__device__ function pointer: Speedloss?

Hi all,

i have a “problem” with pointers to device functions. When i use pointer to a device function instead of the function in a direct way i lose about 40% of speed.

So my questions is: Is this the speed drop which is expected or did i something wrong.

What could also be a problem is, that the device function pointer is saved on host memory with a “type def”. Here is some of the code:

__device__ double DevTestfkt2( double x )

{

    return ( x *sin(3*log(x+ x*x +1)));

}

typedef double (*op_func_t) (double);

__device__ op_func_t GlobDevFunktion2Int = DevTestfkt2;

Then i copy the Pointer during a Class initiation, where the class holds a op_func_t with the name DevFunction2Int, with the Code:

cudaMemcpyFromSymbol(&(this->DevFunction2Int), GlobDevFunktion2Int,  sizeof(op_func_t))

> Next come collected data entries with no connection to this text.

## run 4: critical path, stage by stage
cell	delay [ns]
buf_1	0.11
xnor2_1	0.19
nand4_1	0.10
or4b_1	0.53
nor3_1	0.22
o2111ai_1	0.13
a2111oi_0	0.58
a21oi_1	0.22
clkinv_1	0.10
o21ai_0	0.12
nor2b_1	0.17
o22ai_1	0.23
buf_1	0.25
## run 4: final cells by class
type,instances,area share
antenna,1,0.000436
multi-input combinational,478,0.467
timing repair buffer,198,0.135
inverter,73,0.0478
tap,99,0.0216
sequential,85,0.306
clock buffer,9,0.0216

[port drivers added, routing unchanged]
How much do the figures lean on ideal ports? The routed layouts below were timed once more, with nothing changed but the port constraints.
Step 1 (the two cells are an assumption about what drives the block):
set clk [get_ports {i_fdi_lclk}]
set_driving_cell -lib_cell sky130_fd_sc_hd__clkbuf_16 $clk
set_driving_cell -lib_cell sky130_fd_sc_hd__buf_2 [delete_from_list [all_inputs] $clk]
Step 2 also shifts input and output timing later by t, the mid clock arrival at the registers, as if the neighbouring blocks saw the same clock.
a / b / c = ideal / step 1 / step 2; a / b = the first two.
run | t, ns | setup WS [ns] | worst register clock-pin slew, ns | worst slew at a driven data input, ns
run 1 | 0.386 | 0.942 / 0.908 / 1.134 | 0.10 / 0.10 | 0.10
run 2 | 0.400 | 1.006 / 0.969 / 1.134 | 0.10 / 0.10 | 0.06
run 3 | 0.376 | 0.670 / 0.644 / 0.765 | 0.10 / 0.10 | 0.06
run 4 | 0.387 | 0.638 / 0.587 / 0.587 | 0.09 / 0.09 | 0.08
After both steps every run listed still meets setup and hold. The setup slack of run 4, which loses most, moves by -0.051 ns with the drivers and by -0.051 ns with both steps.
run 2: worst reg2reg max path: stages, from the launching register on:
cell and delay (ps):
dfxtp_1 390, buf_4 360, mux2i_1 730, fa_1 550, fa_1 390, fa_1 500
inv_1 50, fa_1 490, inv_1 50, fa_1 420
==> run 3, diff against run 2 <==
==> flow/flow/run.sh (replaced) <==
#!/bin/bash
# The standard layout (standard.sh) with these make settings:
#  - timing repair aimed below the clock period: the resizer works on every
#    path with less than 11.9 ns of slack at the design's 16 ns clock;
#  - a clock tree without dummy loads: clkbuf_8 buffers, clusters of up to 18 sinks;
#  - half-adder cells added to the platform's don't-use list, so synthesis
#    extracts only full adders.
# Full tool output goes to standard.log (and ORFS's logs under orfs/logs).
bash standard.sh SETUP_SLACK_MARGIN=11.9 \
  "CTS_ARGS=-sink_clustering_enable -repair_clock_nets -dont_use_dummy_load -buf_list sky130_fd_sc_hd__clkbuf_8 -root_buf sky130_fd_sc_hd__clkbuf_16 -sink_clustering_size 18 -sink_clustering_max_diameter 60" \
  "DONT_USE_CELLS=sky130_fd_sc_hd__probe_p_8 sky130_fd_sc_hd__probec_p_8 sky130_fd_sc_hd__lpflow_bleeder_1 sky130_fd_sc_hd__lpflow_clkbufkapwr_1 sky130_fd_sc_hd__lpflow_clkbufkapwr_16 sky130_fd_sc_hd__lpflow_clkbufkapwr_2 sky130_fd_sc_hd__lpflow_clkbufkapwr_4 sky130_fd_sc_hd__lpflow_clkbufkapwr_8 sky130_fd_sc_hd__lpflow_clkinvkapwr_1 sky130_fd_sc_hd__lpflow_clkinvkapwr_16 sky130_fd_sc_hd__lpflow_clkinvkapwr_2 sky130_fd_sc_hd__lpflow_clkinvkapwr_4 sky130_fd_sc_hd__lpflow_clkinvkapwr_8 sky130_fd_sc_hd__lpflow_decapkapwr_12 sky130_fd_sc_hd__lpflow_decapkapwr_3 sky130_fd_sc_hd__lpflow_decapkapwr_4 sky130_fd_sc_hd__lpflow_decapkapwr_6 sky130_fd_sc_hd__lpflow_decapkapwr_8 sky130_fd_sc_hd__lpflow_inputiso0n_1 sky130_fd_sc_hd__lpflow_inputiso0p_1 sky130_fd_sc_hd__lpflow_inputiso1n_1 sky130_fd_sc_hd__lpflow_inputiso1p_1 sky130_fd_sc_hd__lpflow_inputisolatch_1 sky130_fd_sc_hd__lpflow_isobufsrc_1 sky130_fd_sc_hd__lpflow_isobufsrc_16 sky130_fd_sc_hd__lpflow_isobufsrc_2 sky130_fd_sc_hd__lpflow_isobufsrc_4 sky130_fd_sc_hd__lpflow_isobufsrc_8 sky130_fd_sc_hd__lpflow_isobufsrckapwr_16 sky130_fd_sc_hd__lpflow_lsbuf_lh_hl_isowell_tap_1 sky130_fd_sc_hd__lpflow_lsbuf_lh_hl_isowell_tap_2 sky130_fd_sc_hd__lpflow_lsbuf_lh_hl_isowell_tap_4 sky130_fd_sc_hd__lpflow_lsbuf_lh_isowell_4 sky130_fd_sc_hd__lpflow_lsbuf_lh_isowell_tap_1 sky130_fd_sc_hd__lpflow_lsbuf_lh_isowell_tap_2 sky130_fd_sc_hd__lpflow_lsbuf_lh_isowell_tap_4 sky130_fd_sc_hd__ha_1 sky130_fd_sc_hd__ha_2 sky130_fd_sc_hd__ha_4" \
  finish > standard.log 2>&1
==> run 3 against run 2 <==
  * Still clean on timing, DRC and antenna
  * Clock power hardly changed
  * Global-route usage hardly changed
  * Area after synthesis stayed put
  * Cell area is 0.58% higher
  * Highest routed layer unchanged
Context: an optimization exercise on an open-source flow, tuned for small area, a short achievable clock period and few clock cycles per item. The choices shown serve that exercise and are no tape-out recipe. Where RTL was checked, it was by simulation tests only, not by an equivalence proof against the original. No functional check of the RTL was part of run 1. Power is estimated from default activity; no workload was simulated.

==> flow/design.v <==
`timescale 1ns / 1ps
module Encoder(clk, reset, start, p_text, m_key, done, c_text);
    input clk, reset, start;
    input wire [63:0] p_text;
    input wire [79:0] m_key;
    output reg done;
    output wire [63:0] c_text;
    reg [63:0] t;
    reg [79:0] k;
    reg [4:0]  cnt;
    reg        busy;
    wire idle;
    C_inv ui (.A(busy), .Y(idle));
    genvar i;
    wire [79:0] w = {k[66:0], k[79:67]};
    wire [3:0] ks;
    SBox uk (.x(w[3:0]), .y(ks));
    wire [4:0] rcx;
    generate for (i = 0; i < 5; i = i + 1) begin : rc
        C_xor2 u (.A(cnt[i]), .B(w[59+i]), .X(rcx[i]));
    end endgenerate
    wire [79:0] g = {w[79:64], rcx, w[58:4], ks};
    wire [79:0] kd;
    generate for (i = 0; i < 80; i = i + 1) begin : km
        wire n0, n1;
        C_nand2 u0 (.A(g[i]), .B(busy), .Y(n0));
        C_nand2 u1 (.A(m_key[i]), .B(idle), .Y(n1));
        C_nand2 u2 (.A(n0), .B(n1), .Y(kd[i]));
    end endgenerate
    wire [63:0] pn, y;
    generate for (i = 0; i < 64; i = i + 1) begin : yk
        C_nand2 u0 (.A(p_text[i]), .B(idle), .Y(pn[i]));
        C_xnor2 u1 (.A(kd[i]), .B(pn[i]), .Y(y[i]));
    end endgenerate
    wire [63:0] b;
    generate for (i = 0; i < 16; i = i + 1) begin : sb
        SBoxG u (.x(t[4*i+3:4*i]), .enn(idle), .y(b[4*i+3:4*i]));
    end endgenerate
    wire [63:0] c, d;
    generate for (i = 0; i < 4; i = i + 1) begin : sh
        assign c[16*i+15:16*i] = {b[16*i+7:16*i+4], b[16*i+3:16*i],
                                  b[16*i+15:16*i+12], b[16*i+11:16*i+8]};
    end endgenerate
    assign d[15:0]  = {c[14:0],  c[15]};
    assign d[31:16] = {c[27:16], c[31:28]};
    assign d[47:32] = {c[40:32], c[47:41]};
    assign d[63:48] = {c[54:48], c[63:55]};
    wire [63:0] tn;
    wire [15:0] e2, e1, a3, a0;
    generate for (i = 0; i < 16; i = i + 1) begin : mx
        C_xor2 x0 (.A(d[32+i]), .B(d[i]),    .X(e2[i]));
        C_xor2 x1 (.A(d[48+i]), .B(d[16+i]), .X(e1[i]));
        C_xor2 x2 (.A(d[48+i]), .B(y[48+i]), .X(a3[i]));
        C_xor2 x3 (.A(d[i]),    .B(y[i]),    .X(a0[i]));
        C_xor2 x4 (.A(a3[i]),   .B(e2[i]),   .X(tn[48+i]));
        C_xor2 x5 (.A(e2[i]),   .B(y[32+i]), .X(tn[32+i]));
        C_xor2 x6 (.A(e1[i]),   .B(y[16+i]), .X(tn[16+i]));
        C_xor2 x7 (.A(a0[i]),   .B(e1[i]),   .X(tn[i]));
    end endgenerate
    assign c_text = t;
    always @(posedge clk) begin
        t <= tn;
        k <= kd;
        cnt <= busy ? cnt + 5'd1 : 5'd0;
        if (reset) begin
            busy <= 1'b0;
            done <= 1'b0;
        end else if (!busy) begin
            done <= 1'b0;
            busy <= start;
        end else if (cnt == 5'd24) begin
            busy <= 1'b0;
            done <= 1'b1;
        end
    end
endmodule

Then i call the Kernel with:

DevTrapez3 <<< Blocks , Threads, Threads*sizeof(double) >>> (Xstart , Xend , h , dev_Integral, dev_BlockSumme, this->DevFunction2Int);

where the Kernel is:

__global__ void DevTrapez3 ( double a, double b, double h, double* Integral, double* BlockSummen, op_func_t DevTestfkt)

{

    if(h==b-a)

    {

        if(threadIdx.x==0)*Integral=0.5*(b-a)*( (*DevTestfkt)(a) + (*DevTestfkt)(b) );

    }

    else

    {

        int index = threadIdx.x + blockIdx.x * blockDim.x;

extern __shared__ double Stutzstellen[];

double x =  a + h *(1+ index + (index)/2 ); //Indexverschiebung um vorhandene Stützstellen zu verwenden

        if( x < b ){

            Stutzstellen[threadIdx.x] = (*DevTestfkt)( x );

        }

        else{

            Stutzstellen[threadIdx.x] =0;

        }

<b>........</b>

So during this process i lose the 40% compared to a inline function. The full code with the inline and the pointer methode and their output for time comparison is attached.

Thank you
IntTestPointer.cu (8.42 KB)
IntTestInline.cu (7.5 KB)
IntegrationsAusgabeInline.txt (1.11 KB)
IntegrationsAusgabePointer.txt (1.87 KB)

Do you get a similar speed difference if you use the same number of threads in both cases?

Oh i missed that i changed the Reduction Threads during reconstruction of the code. I changed it but the speed difference is still the same.